Por otro lado, el exgobernador de Río de Janeiro, Anthony Garotinho, fue arrestado, acusado de comprar votos regalando comida a los más pobres. Esto no se probó y tuvo que ser liberado. Cabe recordar que el propio Garotinho trajo al estado un proyecto llamado "Restaurante Popular", que, aunque no fue su idea original, fue un gran éxito durante su administración. Se servían comidas por el módico precio de un real. Gobiernos posteriores cancelaron el proyecto, que ahora ha regresado con la aprobación del obispo y alcalde a tiempo parcial, Marcelo Crivella, en gran parte debido a la presencia de la activa y comprometida diputada federal en licencia, Clarissa Garotinho, hija de Garotinho y ahora Secretaria de Administración del gobierno del sobrino de Edir Macedo. Dudo que tal idea surgiera del alcalde fantasma. Además, el Sr. Crivella aún no ha transferido los 13 millones de reales destinados a las escuelas de samba a las guarderías de la ciudad, fondos que vetó, argumentando que los niños eran más importantes. Y lo son. También creo que las escuelas de samba no deberían recibir dinero público. Pero ¿dónde está el dinero? ¿Está guardado en algún arca del templo de Salomón?

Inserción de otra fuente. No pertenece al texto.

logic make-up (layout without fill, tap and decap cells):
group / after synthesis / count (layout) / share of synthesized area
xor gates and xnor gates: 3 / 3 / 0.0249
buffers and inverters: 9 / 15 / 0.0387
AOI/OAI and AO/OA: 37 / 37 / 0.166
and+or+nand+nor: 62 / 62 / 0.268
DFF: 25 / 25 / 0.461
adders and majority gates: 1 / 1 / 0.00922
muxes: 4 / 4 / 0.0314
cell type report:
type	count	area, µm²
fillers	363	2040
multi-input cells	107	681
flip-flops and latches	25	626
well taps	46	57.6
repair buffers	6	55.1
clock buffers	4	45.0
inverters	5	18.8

Entonces, ¿apoyas a quienes benefician a los más pobres a cambio de votos? No necesariamente. Pero analicemos la cuestión objetivamente. Entre votar por alguien que, además de no hacer nada por ti, te robará lo poco que tienes, ¿no sería más inteligente, o incluso una cuestión de autodefensa, votar por alguien que te hará algo por ti o te perjudicará menos? Entre un candidato que promete servirte raciones y otro que te ofrece una comida decente por un real, ¿a quién votarías? Sabiendo que ambos se beneficiarán de alguna manera, por pequeña que sea, al ser elegidos. Es un hecho. Y no importa si el candidato es de derechas, de izquierdas, de centro o del otro lado de la hipotenusa. No seamos hipócritas.

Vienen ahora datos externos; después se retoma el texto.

<file path="src/rtl/skid_buffer.sv">
// Two-entry skid buffer that decouples a valid/ready stream at full throughput.
// Optional synchronous flush port is enabled by defining SKID_BUFFER_FLUSH_EN.
module skid_buffer #(
  parameter int WIDTH = 64
) (
  input  logic             clk,
  input  logic             reset,
`ifdef SKID_BUFFER_FLUSH_EN
  input  logic             flush,
`endif
  input  logic [WIDTH-1:0] in_data,
  input  logic             in_valid,
  output logic             in_ready,
  output logic [WIDTH-1:0] out_data,
  output logic             out_valid,
  input  logic             out_ready
);

  typedef enum logic [1:0] {
    EMPTY = 2'd0,
    BUSY  = 2'd1,
    FULL  = 2'd2
  } state_t;

  state_t           r_state;
  state_t           w_nextState;
  logic [WIDTH-1:0] r_main;
  logic [WIDTH-1:0] r_skid;
  logic [WIDTH-1:0] w_mainNext;
  logic [WIDTH-1:0] w_skidNext;
  logic             r_inReady;
  logic             r_outValid;
  logic             w_inFire;
  logic             w_outFire;
  logic             w_flush;

`ifdef SKID_BUFFER_FLUSH_EN
  assign w_flush = flush;
`else
  assign w_flush = 1'b0;
`endif

  // Handshake flags are registered copies of the state, gated so nothing fires during reset or flush.
  assign in_ready  = r_inReady & reset & ~w_flush;
  assign out_valid = r_outValid & reset;
  assign out_data  = r_main;

  assign w_inFire  = in_valid & in_ready;
  assign w_outFire = out_valid & out_ready;

  always_comb begin
    w_nextState = r_state;
    w_mainNext  = r_main;
    w_skidNext  = r_skid;
    if (w_flush) begin
      w_nextState = EMPTY;
      w_mainNext  = '0;
      w_skidNext  = '0;
    end else begin
      case (r_state)
        EMPTY: begin
          if (w_inFire) begin
            w_mainNext  = in_data;
            w_nextState = BUSY;
          end
        end
        BUSY: begin
          if (w_inFire && !w_outFire) begin
            w_skidNext  = in_data;
            w_nextState = FULL;
          end else if (w_inFire && w_outFire) begin
            w_mainNext  = in_data;
          end else if (w_outFire) begin
            w_nextState = EMPTY;
          end
        end
        FULL: begin
          if (w_outFire) begin
            w_mainNext  = r_skid;
            w_nextState = BUSY;
          end
        end
        default: begin
          w_nextState = EMPTY;
        end
      endcase
    end
  end

  always_ff @(posedge clk) begin
    if (!reset) begin
      r_state    <= EMPTY;
      r_main     <= '0;
      r_skid     <= '0;
      r_inReady  <= 1'b1;
      r_outValid <= 1'b0;
    end else begin
      r_state    <= w_nextState;
      r_main     <= w_mainNext;
      r_skid     <= w_skidNext;
      r_inReady  <= (w_nextState != FULL);
      r_outValid <= (w_nextState != EMPTY);
    end
  end

endmodule

</file>
<file path="config.mk">
export PLATFORM = sky130hd
export DESIGN_NAME = skid_buffer
export DESIGN_NICKNAME = d
export VERILOG_FILES = /design/src/rtl/skid_buffer.sv
export SDC_FILE = /design/constraint.sdc
export NUM_CORES = 1
export LEC_CHECK = 0
export CORE_MARGIN = 4
export CORE_UTILIZATION = 45
export DETAILED_ROUTE_END_ITERATION = 12
export PLACE_DENSITY = 0.81
export SLEW_MARGIN = 20
export SYNTH_ARGS = -nofsm -noshare
export SYNTH_HDL_FRONTEND = slang
export SYNTH_SLANG_ARGS = --single-unit
</file>
<file path="constraint.sdc">
create_clock -name clk -period 1.4 [get_ports clk]
set_clock_uncertainty 0.1 [all_clocks]
set_input_delay 0.21 -clock clk [delete_from_list [all_inputs] [get_ports clk]]
set_output_delay 0.21 -clock clk [all_outputs]
set_load 0.05 [all_outputs]
</file>
==> flow_metrics.tcl <==
set metrics [dict create \
    outcome "finished with violations" \
    violations "setup timing" \
    io_pins 134 \
    required_ns 1.64 \
    period_share_pct 118 \
    final_util_pct 70.8 \
    leakage_nw 4.44 \
    path_cells "nand4b_4 -> buf_4 -> nor3_4 -> buf_6 -> buf_12 -> nand2_1 -> a21boi_1" \
    grt_max_degree 76 \
    ys_types 21 \
    place_congestion 0.841 \
    die_h_um 122 \
    grtUsageTotal_pct 22.1 \
    fmax_mhz 604 \
    fill_cells 905 \
    hold_ws_ns 0.222 \
    critPathBufInv 3 \
    route.detailed.drc 0 \
    antennaDiodeCount 0 \
    power.density_nw_per_um2 1200 \
    vias 5213 \
    drt-initial-drc-count 466 \
    power.switching_mw 2.76 \
    hold_buffers 0 \
    nNetsFinal 802 \
    cp-end-kind "flop" \
    dp_hpwl_um 10100 \
    drive_gt1_share_pct 21.4 \
    avgSynthCellArea_sq_um 9.70 \
    wl_per_cell_um 18.9 \
    min_path_cells 3 \
    worstMarginPinSlew_ns 0.400 \
    cts_made_buffers 17 \
    p_comb_share_pct 18.2 \
    grt_pass1_wl_um 25800 \
    dieArea_sq_um 14800 \
    start_kind "flop" \
    avgViaCountPerCell 5.67 \
    crit_fanout 12 \
    swShare_pct 25.7 \
    pre_cts_ws_ns -0.593 \
    cts.sinks 132 \
    whs_endpoint "out_data[61]" \
    min_period_ns 1.66 \
    hold_class "primary input to flop" \
    start_util_pct 46.0 \
    maxSlewHeadroom_pct 73.3 \
    area_growth_pct 53.9 \
    maxCapViolations 0 \
    seqPwrFrac_pct 38.0 \
    finish.instance_area_sq_um 8930 \
    hold_start "reset" \
    clockBufferDepth 2 \
    internal_power_mw 7.96 \
    finalMaxSlewViolations 0 \
    setup-violations-final 130 \
    slowest_stage "dfxtp_2" \
    slowest_delay_ns 0.32 \
    cts_tree "yes" \
    dpl-instance-area_sq_um 7930 \
    worstSetupPathType "flop to flop" \
    synth_fp_nets 666 \
    rsz0062_at_grt "yes" \
    io_buffers 133 \
    clock_latency_ns 0.42 \
    synth-seq-area-share_pct 45.5 \
    clockPowerShare_pct 43.8 \
    ys_ff_latch 132 \
    reg2reg_from "r_state[1]" \
    ir_drop_uv 705 \
    hold_violations 0 \
    cts_root_buf "clkbuf_16" \
    fin_setup_tns_ns -26.85 \
    rrSetupSlack_ns -0.26 \
    antenna_left 0 \
    arrival_ns 1.90 \
    grt_pass1_vias 5256 \
    syn-cell-area_sq_um 5800 \
    coreArea_sq_um 12600 \
    antenna_found_initial 0 \
    clk_pin_slew_ns 0.06 \
    die_x_um 122 \
    worst_slack_ns -0.256 \
    drt-pass1-iter-count 5 \
    rr_worst_depth 7 \
    r2r-end "r_skid[9]" \
    grt_overflow 0 \
    critical-path-top-delay-family "simple AND/OR/NAND/NOR gates" \
    htreeDepth 4 \
    row_count 41 \
    routed_wl_um 17400 \
    syn_inst 598 \
    yosys_warnings 0 \
]
[power groups by stage]
| stage | combinational (mW) | sequential (mW) | clock [mW] |
|---|---|---|---|
| 6_report | 1.95 | 4.07 | 4.70 |
| 3_5_place_dp | 1.77 | 4.15 | 0 |
| 4_1_cts | 1.87 | 4.07 | 4.76 |
| 3_3_place_gp | 1.73 | 4.14 | 0 |
| 2_1_floorplan | 0.639 | 4.42 | 0 |
| 5_1_grt | 2.03 | 4.09 | 4.93 |
[stage by stage]
stage                     instances  total power, mW
after floorplan                 598             5.06
after global placement          873             5.87
after detailed placement        873             5.92
after CTS                       910             10.7
after global routing            919             11.0
final                           919             10.7
[layer usage]
layer / track usage [%] / vias to the layer above / wire, um
li1: - / 2384 / -
met4: 12.2 / 0 / 697
met1: 24.9 / 2554 / 6580
met2: 38.1 / 220 / 8860
met3: 5.62 / 55 / 1260
met5: 0 / - / 0
[flip-flops by register name, indices dropped and copies added, names as in the netlist]
signal / count
out_data: 64
r_skid: 64
r_state: 2
r_inReady: 1
r_outValid: 1
[worst max-delay path by stage]
stage / from / cells after the start / to
after detailed placement: in_valid / 7 / out_data[20]
after global routing: r_state[1] / 7 / r_skid[10]
after floorplan: r_state[0] / 7 / out_data[16]
after CTS: r_state[0] / 5 / r_skid[0]
after global placement: in_valid / 6 / r_skid[63]
final: r_state[1] / 7 / r_skid[9]
[cell usage after synthesis]
library cell | n | area (sq um)
a21boi_0 | 4 | 30.0
a21boi_1 | 60 | 450
a32o_1 | 1 | 10.0
and2_1 | 3 | 18.8
and3_4 | 1 | 11.3
buf_2 | 17 | 85.1
buf_4 | 1 | 7.51
buf_6 | 25 | 282
clkbuf_1 | 14 | 52.6
dfxtp_1 | 132 | 2640
inv_1 | 3 | 11.3
mux2i_1 | 64 | 641
nand2_1 | 131 | 492
nand2b_1 | 2 | 12.5
nand3_1 | 67 | 335
nand4b_4 | 1 | 23.8
nor3_4 | 1 | 16.3
o211a_1 | 65 | 651
o21ai_0 | 4 | 20.0
o21ai_1 | 1 | 5.00
or3_1 | 1 | 6.26
[repair_timing]
action	CTS	global route
setup endpoints to repair	132	131
buffers inserted	1	3
gates resized for setup	17	18
pin swaps	3	24
hold endpoints to repair	0	0
cloned	4	6
[kinds of logic (layout without fill, tap and decap cells)]
| group | count (synthesis) | in the layout | synth area share (%) |
|---|---|---|---|
| and+or+nand+nor | 207 | 207 | 15.8 |
| AOI/OAI and AO/OA | 135 | 135 | 20.1 |
| muxes | 64 | 64 | 11.0 |
| buffers and inverters | 60 | 209 | 7.55 |
| DFF | 132 | 132 | 45.5 |
[area by class of cell]
class                           count  area [sq um]  share of cell area, %
Clock buffer                       19           453                   5.07
Timing Repair Buffer              174          2630                   29.5
Tap cell                          172           215                   2.41
Clock inverter                     13           180                   2.02
Inverter                            3          11.3                  0.126
Multi-Input combinational cell    406          2790                   31.2
Sequential cell                   132          2650                   29.6
[cell usage in the layout, fill, tap and decap left out, drive strengths merged]
cell           Yosys  routed
nand4b             1       1
clkinv             0       5
o21ai              5       5
clkdlybuf4s50      0      66
inv                3       4
clkbuf            14      23
and3               1       1
or3                1       1
a32o               1       1
o211a             65      65
nand3             67      67
mux2i             64      64
bufinv             0       4
a21boi            64      64
and2               3       3
nand2            131     131
nor3               1       1
buf               43     104
clkinvlp           0       3
nand2b             2       2
dfxtp            132     132
[worst min-delay path: stages]
cell     delay, ns
buf_4         0.15
buf_4         0.21
o211a_1       0.12
Power figures use the tool's default switching activity.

El programa Bolsa Familia de Lula generó indignación en gran parte de la élite, la misma que prefiere que los pobres se coman las sobras que ofrece Dória antes que tener un poco más de dignidad. El mantra: "No pago impuestos para mantener a los vagos", fue y sigue siendo coreado con frecuencia por un grupo que ve cómo el dinero de sus impuestos se guarda en maletas secretas, se invierte en joyas y lingotes de oro, y se utiliza para sobornar a diputados y senadores para que garanticen la gobernabilidad —increíblemente— de un presidente que, desde el golpe de Estado, ha hecho todo lo posible para arruinar aún más la vida del pueblo brasileño. Y lo ha logrado admirablemente.

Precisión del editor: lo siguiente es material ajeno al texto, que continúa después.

## src/rtl/opl_pkg.sv

```systemverilog
// opl_pkg: register indices, status bit positions and port offsets shared by the OPL timer block
package opl_pkg;
  localparam logic [7:0] REG_T1 = 8'h02;
  localparam logic [7:0] REG_T2 = 8'h03;
  localparam logic [7:0] REG_CTRL = 8'h04;
  localparam logic [7:0] REG_NEW = 8'h05;
  localparam int ST_IRQ = 7;
  localparam int ST_F1 = 6;
  localparam int ST_F2 = 5;
  localparam logic [1:0] OFF_IDX0 = 2'd0;
  localparam logic [1:0] OFF_DAT0 = 2'd1;
  localparam logic [1:0] OFF_IDX1 = 2'd2;
  localparam logic [1:0] OFF_DAT1 = 2'd3;
endpackage

```

## src/rtl/opl_timer_block_timer.sv

```systemverilog
// opl_timer: one reloading 8-bit OPL timer with preset, start-edge load, mask and overflow flag
module opl_timer (
  input  logic       clk,
  input  logic       reset,
  input  logic       tick,
  input  logic       preset_we,
  input  logic       ctrl_we,
  input  logic       clr,
  input  logic       mask_d,
  input  logic       start_d,
  input  logic [7:0] din,
  output logic       flag
);
  logic [7:0] preset, cnt;
  logic       mask, start, ovf;
  assign ovf = start && tick && cnt == 8'hFF;
  always_ff @(posedge clk) begin
    if (reset) begin
      preset <= '0;
      cnt <= '0;
      mask <= 1'b0;
      start <= 1'b0;
      flag <= 1'b0;
    end else begin
      if (preset_we) preset <= din;
      if (ctrl_we) begin
        mask <= mask_d;
        start <= start_d;
      end
      if (ctrl_we && start_d && !start) cnt <= preset;
      else if (start && tick) cnt <= ovf ? preset : cnt + 8'd1;
      // a clear landing on an overflow cycle wins
      if (clr) flag <= 1'b0;
      else if (ovf && !mask) flag <= 1'b1;
    end
  end
endmodule

```

## src/rtl/opl_timer_block.sv

```systemverilog
// opl_timer_block: AdLib/OPL I/O block with OPL2 timers, toggle handshake and optional OPL3 bank 1
// irq is driven from the status byte only when OPL_IRQ_EN is defined, otherwise tied low.
module opl_timer_block
  import opl_pkg::*;
#(
  parameter logic [11:0] BASE_PORT = 12'h388,
  parameter int          OPL3      = 0,
  parameter int          T1_DIV    = 4000,
  parameter int          T2_RATIO  = 4,
  parameter int          RD_DELAY  = 63
) (
  input  logic        clk,
  input  logic        reset,
  input  logic [11:0] port,
  input  logic [7:0]  din,
  output logic [7:0]  dout,
  input  logic        cpu_iordin,
  output logic        cpu_iordout,
  input  logic        cpu_iowrin,
  output logic        cpu_iowrout,
  output logic        irq,
  output logic        opl3_new,
  output logic [7:0]  activity
);
  localparam int W1 = $clog2(T1_DIV + 1);
  localparam int W2 = $clog2(T2_RATIO + 1);
  localparam int RW = $clog2(RD_DELAY + 1);
  localparam logic [W1-1:0] P1_MAX = W1'(T1_DIV - 1);
  localparam logic [W2-1:0] P2_MAX = W2'(T2_RATIO - 1);
  localparam logic [RW-1:0] RD_INIT = RW'(RD_DELAY > 1 ? RD_DELAY - 2 : 0);
  localparam logic [11:0] NPORTS = OPL3 != 0 ? 12'd4 : 12'd2;
  logic [11:0]   off;
  logic [7:0]    idx0, idx1, status;
  logic [W1-1:0] pre;
  logic [W2-1:0] pre2;
  logic [RW-1:0] rd_cnt;
  logic          dec, wr, rd, rd_busy, tick1, tick2, flag1, flag2;
  logic          wr_idx0, wr_dat0, wr_idx1, wr_dat1, ctrl, clr;
  assign off = port - BASE_PORT;
  assign dec = off < NPORTS;
  assign wr = cpu_iowrin != cpu_iowrout;
  assign rd = cpu_iordin != cpu_iordout;
  assign wr_idx0 = wr && dec && off[1:0] == OFF_IDX0;
  assign wr_dat0 = wr && dec && off[1:0] == OFF_DAT0;
  assign wr_idx1 = wr && dec && off[1:0] == OFF_IDX1;
  assign wr_dat1 = wr && dec && off[1:0] == OFF_DAT1;
  assign ctrl = wr_dat0 && idx0 == REG_CTRL;
  assign clr = ctrl && din[7];
  assign tick1 = pre == P1_MAX;
  assign tick2 = tick1 && pre2 == P2_MAX;
  always_comb begin
    status = '0;
    status[ST_IRQ] = flag1 | flag2;
    status[ST_F1] = flag1;
    status[ST_F2] = flag2;
  end
  assign dout = dec ? status : 8'hFF;
`ifdef OPL_IRQ_EN
  assign irq = status[ST_IRQ];
`else
  assign irq = 1'b0;
`endif
  opl_timer u_t1 (
    .clk(clk), .reset(reset), .tick(tick1),
    .preset_we(wr_dat0 && idx0 == REG_T1), .ctrl_we(ctrl && !din[7]), .clr(clr),
    .mask_d(din[6]), .start_d(din[0]), .din(din), .flag(flag1)
  );
  opl_timer u_t2 (
    .clk(clk), .reset(reset), .tick(tick2),
    .preset_we(wr_dat0 && idx0 == REG_T2), .ctrl_we(ctrl && !din[7]), .clr(clr),
    .mask_d(din[5]), .start_d(din[1]), .din(din), .flag(flag2)
  );
  always_ff @(posedge clk) begin
    if (reset) begin
      cpu_iowrout <= 1'b0;
      cpu_iordout <= 1'b0;
      idx0 <= '0;
      idx1 <= '0;
      opl3_new <= 1'b0;
      activity <= '0;
      pre <= '0;
      pre2 <= '0;
      rd_busy <= 1'b0;
      rd_cnt <= '0;
    end else begin
      cpu_iowrout <= cpu_iowrin;
      if (wr_idx0) idx0 <= din;
      if (wr_idx1) idx1 <= din;
      if (wr_dat1 && idx1 == REG_NEW) opl3_new <= din[0];
      if (wr_dat0 || wr_dat1) activity <= activity + 8'd32;
      pre <= tick1 ? '0 : pre + 1'b1;
      if (tick1) pre2 <= tick2 ? '0 : pre2 + 1'b1;
      // the detection edge counts as the first of the RD_DELAY cycles
      if (rd_busy) begin
        if (rd_cnt == '0) begin
          rd_busy <= 1'b0;
          cpu_iordout <= cpu_iordin;
        end else rd_cnt <= rd_cnt - 1'b1;
      end else if (rd) begin
        if (dec && RD_DELAY > 1) begin
          rd_busy <= 1'b1;
          rd_cnt <= RD_INIT;
        end else cpu_iordout <= cpu_iordin;
      end
    end
  end
endmodule

```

El alcalde de São Paulo aún no ha anunciado oficialmente la distribución de "Dória Chow" (en referencia a un popular refrigerio brasileño), pero debemos recordar que su administración ya ha sugerido, como medida de ahorro, que los niños sean "marcados" con tinta para que no repitan en la escuela. Todo esto se debe a que los fondos asignados a las comidas escolares no provienen de las arcas del estado. Al fin y al cabo, el estado no genera ingresos. El dinero es nuestro, proviene de nuestros impuestos, aranceles y demás, y debe usarse como queramos y según nuestras necesidades más urgentes. Pero eso es una utopía. ¡Olvídenlo!
Ofrecer comida para perros a los más pobres es un acto muy típico de los perros (con el debido respeto y disculpas a los caninos por la comparación), lo que nos lleva a deducir que la comida propuesta se ajusta más a las necesidades dietéticas de los perros fascistas que ladran por ahí. Según Dória, el mismo alimento tiene varios sabores y es consumido por los astronautas en misiones espaciales. ¿Planea enviar a los pobres a la Luna? Ya los envió al espacio hace mucho tiempo.
¡Oremos!
*Este es un artículo de opinión, responsabilidad del autor, y no refleja la opinión de Brasil 247.